Their work stretches far beyond simply being great administrators and organizers of experiments, though. They are also first-rate economists who have created work of incredible depth and insight using a variety of methods, in theory and in practice, and have been enormously influential both on me, and on the field at large.
Of the husband and wife team of Banerjee and Duflo, Banerjee is the older of the two by 11 years, and in fact supervised Duflo’s dissertation. It is actually surprising that two of his three most cited works are actually not related to RCTs at all – “A Simple Model of Herd Behavior”, from 1992, and “Occupational Choice and the Process of Development” from 1993. (with Andrew Newman). Most of his early research focused on theoretical matters of how information is spread, which would later be put into practice in RCTs, such as “Using Gossips to Spread Information”, in the context of vaccination, and “When Less is More”, on communicating the details of India’s 2016 demonetisation.

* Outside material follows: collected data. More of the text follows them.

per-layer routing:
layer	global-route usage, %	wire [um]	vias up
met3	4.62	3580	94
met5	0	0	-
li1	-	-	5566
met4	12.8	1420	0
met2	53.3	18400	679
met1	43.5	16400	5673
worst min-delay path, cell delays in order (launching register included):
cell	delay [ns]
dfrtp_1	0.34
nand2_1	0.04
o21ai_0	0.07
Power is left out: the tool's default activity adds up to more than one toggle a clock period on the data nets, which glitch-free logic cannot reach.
--- src/rtl/mealy_table_fsm_if.sv ---
// Configuration port for mealy_table_fsm: one table-write strobe and a combinational table read.
// cfg_we acts as a valid that is always accepted on the edge it is high, so there is no ready.
interface mealy_table_fsm_if #(
  parameter int STATE_W = 3,
  parameter int IN_W    = 1,
  parameter int OUT_W   = 1
);
  logic                     cfg_we;
  logic [STATE_W+IN_W-1:0]  cfg_addr;
  logic [STATE_W+OUT_W-1:0] cfg_wdata;
  logic [STATE_W+OUT_W-1:0] cfg_rdata;

  modport master (
    output cfg_we,
    output cfg_addr,
    output cfg_wdata,
    input  cfg_rdata
  );

  modport slave (
    input  cfg_we,
    input  cfg_addr,
    input  cfg_wdata,
    output cfg_rdata
  );
endinterface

His most cited paper, “A Simple Model of Herd Behavior” is indeed simple, and quite elegant. In the model, people make decisions sequentially, and can observe what other people choose. Because people possess some private information, we are best served incorporating their signals into our decisions; but since they are also incorporating information from others, we may converge upon outcomes which are wrong. He gives a simple example of choosing between two restaurants, A and B. Everyone starts with the prior that there’s a 51% chance restaurant A is better, and 49% restaurant B is, and then receives a signal favoring one side or another. 99 out of the 100 people might think that restaurant B is better – but if the first person received a possibly inaccurate signal that restaurant A is better, then everyone will choose A. Everyone would be at least as well off if they had no information from other people’s actions at all. Thus, we can get bubbles and other such inaccurate behavior.
I see it as a sort of reverse “Bayesian Persuasion”. There, we get sub-optimal outcomes because the actions which the receiver can take are non-linear, and if you push someone over a threshold you get a big change in response. Here we get inefficiencies because the signals which people send are discrete. We can only go to one restaurant or the other, not some percentage of both. Perfect efficiency is really only possible in a continuous world.
“The Economics of Rumours” would construct a reason why a bubble wouldn’t be bought into by everyone. There are a number of investors who might invest in a project, the returns of which are either a or b, with some probability assigned to each. Investors face different costs, which for simplicity are “high” and “low”, with the payoffs such that low cost investors always want to invest, and high cost investors only want to invest if the returns are a, but not b. Some small portion of the population hears about the opportunities, and knows the returns – everyone else knows only that other people have invented. If hearing about the opportunity is a function of whether other people have invested, then the optimal decision rule for high-cost investors is to invest if early, and to not invest if heard later. The reason is simple – if it spreads slowly and you hear of it late, it’s more likely to be in state b.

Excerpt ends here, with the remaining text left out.